Question

A fully charged capacitor has a capacitance ‘C’. It is discharged through a small coil of resistance wire embedded in a thermally insulated block of specific heat capacity ‘s’ and mass ‘m’. If the temperature of the block is raised ‘$\Delta T$’, the potential difference ‘V’ across the capacitance is:
$
  {\text{A}}{\text{. }}\dfrac{{mC\Delta T}}{s} \\
  {\text{B}}{\text{. }}\sqrt {\dfrac{{2mC\Delta T}}{s}} \\
  {\text{C}}{\text{. }}\sqrt {\dfrac{{2ms\Delta T}}{C}} \\
  {\text{D}}{\text{. }}\dfrac{{ms\Delta T}}{C} \\
$

Answer 1

Hint: Use the conservation of energy principle.
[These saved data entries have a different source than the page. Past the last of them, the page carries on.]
`config.mk`:
```
export PLATFORM = sky130hd
export DESIGN_NAME = dmem_hs
export DESIGN_NICKNAME = d
export VERILOG_FILES = /design/src/rtl/dmem_hs.sv
export SDC_FILE = /design/constraint.sdc
export NUM_CORES = 1
export LEC_CHECK = 0
export CAP_MARGIN = 20
export CORE_MARGIN = 5
export CORE_UTILIZATION = 40
export CTS_CLUSTER_SIZE = 10
export DETAILED_ROUTE_END_ITERATION = 10
export DONT_BUFFER_PORTS = 1
export PLACE_DENSITY_LB_ADDON = 0.1
export SYNTH_ARGS = -nofsm -noshare
export SYNTH_HDL_FRONTEND = slang
export SYNTH_SLANG_ARGS = --single-unit
```
`constraint.sdc`:
```
create_clock -name clk -period 2.2 [get_ports clk]
set_input_delay 0.33 -clock clk [delete_from_list [all_inputs] [get_ports clk]]
set_output_delay 0.33 -clock clk [all_outputs]
set_load 0.05 [all_outputs]
```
Compare the energy stored by the capacitor and the heat energy stored in the block to get the value of potential difference.

Formula Used:
${E_c} = \dfrac{{C{V^2}}}{2}$, energy stored in a capacitor.
$H = ms\Delta T$, heat energy stored in the block, raised by temperature $\Delta T$.
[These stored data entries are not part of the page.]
$ cat src/rtl/periph_bus_arbiter.sv
`default_nettype none
//============================================================================
// Module   : periph_bus_arbiter
// Brief    : Two-master round-robin arbiter with hang watchdog for the native
//            peripheral memory bus in front of the GPIO register block.
// Revision : 1.0 - initial release
//============================================================================
module periph_bus_arbiter #(
   parameter int          TIMEOUT_CYCLES = 16,
   parameter logic [31:0] ERR_DATA       = 32'hDEAD_BEEF
) (
   input  logic        clk,
   input  logic        rst_n,
   input  logic        m0_valid,
   input  logic [31:0] m0_addr,
   input  logic [31:0] m0_wdata,
   input  logic [3:0]  m0_wstrb,
   output logic [31:0] m0_rdata,
   output logic        m0_ready,
   input  logic        m1_valid,
   input  logic [31:0] m1_addr,
   input  logic [31:0] m1_wdata,
   input  logic [3:0]  m1_wstrb,
   output logic [31:0] m1_rdata,
   output logic        m1_ready,
   output logic        s_valid,
   output logic [31:0] s_addr,
   output logic [31:0] s_wdata,
   output logic [3:0]  s_wstrb,
   input  logic [31:0] s_rdata,
   input  logic        s_ready,
   output logic [1:0]  grant,
   output logic        timeout_err
);

   localparam int            CW        = $clog2(TIMEOUT_CYCLES);
   localparam logic [CW-1:0] c_cnt_max = CW'(TIMEOUT_CYCLES - 1);

   typedef enum logic [1:0] {
      IDLE = 2'd0,
      GNT0 = 2'd1,
      GNT1 = 2'd2
   } state_t;

   state_t          r_state;
   logic            r_last_grant;
   logic [CW-1:0]   r_cnt;

   logic            w_gnt;
   logic            w_sel;
   logic            w_own_valid;
   logic            w_done;
   logic            w_timeout;
   logic            w_abort;
   logic            w_resp;
   logic [31:0]     w_rdata;

   // Gating with rst_n keeps every output quiet while reset is held.
   always_comb begin
      w_gnt       = (r_state != IDLE) && rst_n;
      w_sel       = (r_state == GNT1);
      w_own_valid = w_sel ? m1_valid : m0_valid;
      w_abort     = w_gnt && !w_own_valid;
      w_done      = w_gnt && w_own_valid && s_ready;
      w_timeout   = w_gnt && w_own_valid && !s_ready && (r_cnt == c_cnt_max);
      w_resp      = w_done || w_timeout;
      w_rdata     = w_timeout ? ERR_DATA : s_rdata;
   end

   always_comb begin
      s_valid     = w_gnt && w_own_valid && !w_timeout;
      s_addr      = w_gnt ? (w_sel ? m1_addr  : m0_addr)  : 32'd0;
      s_wdata     = w_gnt ? (w_sel ? m1_wdata : m0_wdata) : 32'd0;
      s_wstrb     = w_gnt ? (w_sel ? m1_wstrb : m0_wstrb) : 4'd0;
      m0_ready    = w_resp && !w_sel;
      m1_ready    = w_resp && w_sel;
      m0_rdata    = m0_ready ? w_rdata : 32'd0;
      m1_rdata    = m1_ready ? w_rdata : 32'd0;
      grant       = {w_gnt && w_sel, w_gnt && !w_sel};
      timeout_err = w_timeout;
   end

   always_ff @(posedge clk) begin
      if (!rst_n) begin
         r_state      <= IDLE;
         r_last_grant <= 1'b1;
         r_cnt        <= '0;
      end else begin
         case (r_state)
            IDLE: begin
               r_cnt <= '0;
               if (m0_valid && m1_valid)
                  r_state <= r_last_grant ? GNT0 : GNT1;
               else if (m0_valid)
                  r_state <= GNT0;
               else if (m1_valid)
                  r_state <= GNT1;
            end
            GNT0, GNT1: begin
               // A dropped request abandons the grant without touching fairness.
               if (w_abort) begin
                  r_state <= IDLE;
                  r_cnt   <= '0;
               end else if (w_resp) begin
                  r_state      <= IDLE;
                  r_cnt        <= '0;
                  r_last_grant <= w_sel;
               end else begin
                  r_cnt <= r_cnt + 1'b1;
               end
            end
            default: begin
               r_state <= IDLE;
               r_cnt   <= '0;
            end
         endcase
      end
   end

endmodule
`default_nettype wire

$ cat config.mk
export PLATFORM = sky130hd
export DESIGN_NAME = periph_bus_arbiter
export DESIGN_NICKNAME = d
export VERILOG_FILES = /design/src/rtl/periph_bus_arbiter.sv
export SDC_FILE = /design/constraint.sdc
export NUM_CORES = 1
export LEC_CHECK = 0
export CORE_AREA = 5 5 118 120
export CTS_CLUSTER_DIAMETER = 50
export DETAILED_ROUTE_END_ITERATION = 8
export DIE_AREA = 0 0 123 125
export HOLD_SLACK_MARGIN = 0.02
export PLACE_DENSITY = 0.62
export REMOVE_ABC_BUFFERS = 1
export SYNTH_ARGS = -nofsm -noshare
export SYNTH_HDL_FRONTEND = slang
export SYNTH_SLANG_ARGS = --single-unit
$ cat constraint.sdc
create_clock -name clk -period 3.2 [get_ports clk]
set_input_delay 0.64 -clock clk [delete_from_list [all_inputs] [get_ports clk]]
set_output_delay 0.64 -clock clk [all_outputs]
set_load 0.1 [all_outputs]
Word-level counts from Yosys, hierarchy flattened
Cells that the tools add are included.
{ "totals": {"mem_bits_ro": 0, "latch_bits": 0, "output_inout_bits": 138, "memories": 0, "ramBits": 0, "in_bits": 173, "word_cells": 52, "register_bits": 7} }
{ "op_classes": {"n_eq_ne": 5, "div": 0, "n_shift": 0, "mux": 17, "n_mul": 0, "add_sub_neg": 1, "bitwise_logic": 3, "order_cmp": 0, "n_reduce_logical": 23} }
{ "ops": {"columns": ["op", "n"], "rows": [
  ["$mux 32", 7],
  ["$logic_and 1x1->1", 12],
  ["$mux 2", 6],
  ["$mux 4", 2],
  ["$add 4x1->4 const B", 1],
  ["$eq 4x4->1 const B", 1],
  ["$logic_not 1->1", 4],
  ["$ne 4x4->1 const B", 1],
  ["$pmux 2 s2", 1],
  ["$reduce_or 4->1", 1],
  ["$ne 3x3->1 const B", 1],
  ["$not 1->1", 3],
  ["$reduce_and 3->1", 1],
  ["$eq 2x1->1 const B", 1],
  ["$eq 2x2->1 const B", 1],
  ["$logic_not 2->1", 1],
  ["$reduce_and 2->1", 1],
  ["$reduce_bool 2->1", 1],
  ["$reduce_or 2->1", 1],
  ["$logic_or 1x1->1", 1],
  ["$mux 1", 1]
]} }

Logic depth before layout (Yosys ltp)
{ "logic_depth": {"word_depth": 9, "mapped_depth": 7, "mapped_depth_nobuf": 6} }

Worst setup path before layout
OpenSTA, ideal clock, no wires.
{ "synth_timing": {"path_kind": "input-to-output", "startpoint": "in s_ready", "endpoint": "out timeout_err", "path_buffers": 2, "t_arrival_ns": 3.058, "cell_stages": 3, "slack_ns": -0.498, "required_ns": 2.560, "cell_sequence": "clkbuf_1 > clkbuf_1 > nor3_1"} }
{ "synth_via": {"elab_chain_len": 3} }
{ "synth_lines": {"columns": ["element", "line", "source"], "rows": [
  ["start, declared", "31", "input logic s_ready,"],
  ["$logic_not 1->1", "65", "w_timeout = w_gnt && w_own_valid && !s_ready && (r_cnt == c_cnt_max);"],
  ["$logic_and 1x1->1 (2 in series)", "65", null],
  ["end, declared", "33", "output logic timeout_err"]
]} }
No other way between the ends.

Final worst setup path
{ "layout_timing": {"startpoint": "in rst_n", "endpoint": "out s_addr[15]"} }
{ "layout_via": {"elab_chain_len": 2} }
{ "layout_lines": {"columns": ["element", "line", "source"], "rows": [
  ["start, declared", "13", "input logic rst_n,"],
  ["$logic_and 1x1->1", "60", "w_gnt = (r_state != IDLE) && rst_n;"],
  ["$mux 32", "72", "s_addr = w_gnt ? (w_sel ? m1_addr : m0_addr) : 32'd0;"],
  ["end, declared", "27", "output logic [31:0] s_addr,"]
]} }
No other way between the ends.

==> results.tsv <==
stage	metric	value	unit
drt	WL/cell	19.2	um
sta	Achievable Freq	337	MHz
drt	routed vias/inst	4.39	
placed_design	dpl cells	702	
drt	Residual DRC	0	
clocking	clock sink count	7	
finish	P&R area growth vs syn	293	%
yosys	Yosys warning total	0	
power_and_ir_drop	Max VDD drop	0.295	mV
drt	detailed-router iteration count before antenna repair	4	
placed_design	routability cong.	0.920	
clocking	TritonCTS clock tree	yes	
sta	Worst-Margin Slew	408	ps
die	Core ar.	0.0129	mm2
finish	Non-Filler Instances	706	
finish	Util after Layout	0.491	
sta	TNS Setup	0	ps
finish	Diodes inserted	0	
placed_design	Setup WS pre-CTS	274	ps
sta	hold_ws	445	ps
sta	Final min period	2960	ps
sta	max_slew headroom	0.726	
grt	total gr overflow	0	
die	Die W	123	um
drt	drt first-iter violations	196	
die	Starting Density	0.125	
grt	Tot GR Track Use	0.160	
grt	largest net degree at the start of global routing	70	
critical_path	Setup crit start kind	primary input	
clocking	worst skew pair latency	230	ps
drt	final wirelength	13600	um
yosys	Mapped Area	0.00161	mm2
sta	Final WS setup	237	ps
sta	Fin. Hold Viols	0	
sta	final setup violation count	0	
clocking	Clock transition at path regs	30	ps
clocking	Num CTS Buffers	3	
grt	vias in the first global route	3180	
worst_hold_path	worst min-delay path class	flop to flop	
finish	Final nets	707	
yosys	post-synthesis register bit count	7	
grt	first-pass GRT wire length	19400	um
drt	remaining antenna violation count	0	
critical_path	Worst EP arrival	2320	ps
critical_path	CP required	2560	ps
critical_path	critical path peak fanout	69	
die	row cnt	42	
status	status	complete, no violations	
yosys	sequential share of the synthesized area	0.0871	
yosys	distinct cell type count after synthesis	32	
finish	most common cell after layout, fill and taps aside	clkdlybuf4s50_1	
finish	commonest cells after routing, fill and taps aside	clkdlybuf4s50_1, buf_12, a22o_1	
critical_path	Worst setup EP type	output port	
sta	clk_skew	1.88	ps
grt	initial antenna violation count	1	
die	DIE HEIGHT	125	um
sta	max-slew violation count	0	
critical_path	critical path class	primary input to output port	
yosys	Cells after Synth	236	
power_and_ir_drop	LEAKAGE	0.00247	uW
clocking	clk buf depth	2	
placed_design	Port Buffer Count	310	
clocking	Hold-fix buffers, CTS	0	
clocking	CTS H-tree depth	1	
sta	period utilisation layout	0.926	
die	Die Area	0.0154	mm2
die	io pins	311	
flow_run	Max-Cap Viols	0	
finish	share of layout cells above drive strength 1	0.294	
yosys	syn_area_per_cell	6.82	um2
sta	unrepaired setup endpoints after global routing	no	
clocking	# Post-CTS Setup Buffers	0	
power_and_ir_drop	PD cells	294	mW/mm2
clocking	Root Driver	clkbuf_16	
clocking	post-CTS resize count	0	
placed_design	post-detail-place hpwl	11700	um
drt	routed vias	3102	
## Yosys cell counts
library cell  count  area share
a21oi_1          24       0.075
a22o_1           69        0.38
a22oi_1           2      0.0093
a31oi_2           1      0.0078
and2_1            2      0.0078
and2_4            1      0.0054
and3_1           17       0.066
buf_2            14       0.044
buf_4             4       0.019
buf_6             4       0.028
clkbuf_1          5       0.012
dfxtp_1           7       0.087
ha_1              3       0.023
inv_1             4      0.0093
mux2_2            1      0.0070
nand2_1           3      0.0070
nand2_2           1      0.0039
nand2b_1          1      0.0039
nand3_1           3      0.0093
nand3b_1          1      0.0047
nand4b_1          1      0.0054
nor2_1           55        0.13
nor2_2            1      0.0039
nor2_4            1      0.0070
nor2b_1           4       0.016
nor3_1            1      0.0031
nor3b_2           1      0.0078
o21ai_2           1      0.0054
o22ai_1           1      0.0039
o31ai_1           1      0.0047
xnor2_1           1      0.0054
xor2_1            1      0.0054
## final cells by class
cell class	count	area, um2
clock buffers	4	78.8
fillers	1156	6550
inverters	4	15.0
multi-input cells	198	1300
flip-flops and latches	7	140
well taps	176	220
repair buffers	317	4570
## worst max-delay path: stages
cell and delay [ps]:
clkdlybuf4s50_1 520, nor3b_4 310, buf_12 310, a22o_1 290, buf_12 200
## per-layer routing
layer	vias to the layer above	GRT usage	part of all wire
met2	142	0.315	0.54
li1	1466	-	-
met5	-	0	0.00088
met4	2	0.0365	0.022
met3	25	0.0411	0.086
met1	1467	0.166	0.35
## state kept, by name, summed over array words and instances, names as in the netlist
register	count
r_state	2
r_cnt	4
r_last_grant	1
## final timing paths
check                           startpoint          to  slack (ps)  cells past startpoint
worst max register to register  r_state[0]    r_cnt[2]        1500                      6
worst max-delay path                 rst_n  s_addr[15]         240                      5
worst min-delay path              r_cnt[0]    r_cnt[0]         440                      1
worst min register to register    r_cnt[0]    r_cnt[0]         440                      1
## kinds of logic (layout without fill, tap and decap cells)
logic type      after synthesis  in the layout  synth area share
xor+xnor                      2              2            0.0109
mux                           1              1           0.00700
fa+ha+maj                     3              3            0.0233
compound gates               99             99             0.481
simple gates                 93             93             0.279
flops                         7              7            0.0871
buf+inv                      31            325             0.111
## per-stage QoR
| step | total power (uW) | cell area [um2] |
|---|---|---|
| finish | 1860 | 6320 |
| global route | 1910 | 6320 |
| CTS | 1870 | 6320 |
| detailed placement | 1650 | 6250 |
| global placement | 1640 | 6250 |
| floorplan | 947 | 1450 |
## report_power, final
group	total, uW	switching, uW	leakage, uW	internal, uW
Sequential	99.7	4.98	0.0000569	94.7
Clock	214	48.3	0.0000382	166
Combinational	1550	929	0.00238	618
Power figures use the tool's default switching activity.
Complete Step-by-Step solution:
As energy is transformed,
So, H = E
$
  ms\Delta T = \dfrac{{C{V^2}}}{2} \\
  V = \sqrt {\dfrac{{2ms\Delta T}}{C}} \\
$
The correct option is (C).

Note: Since, the capacitor is connected to the block by a wire, it implies that the energy stored in the capacitor is transferred to the block and it gets stored as the heat energy in the block. So, simple conservation of energy.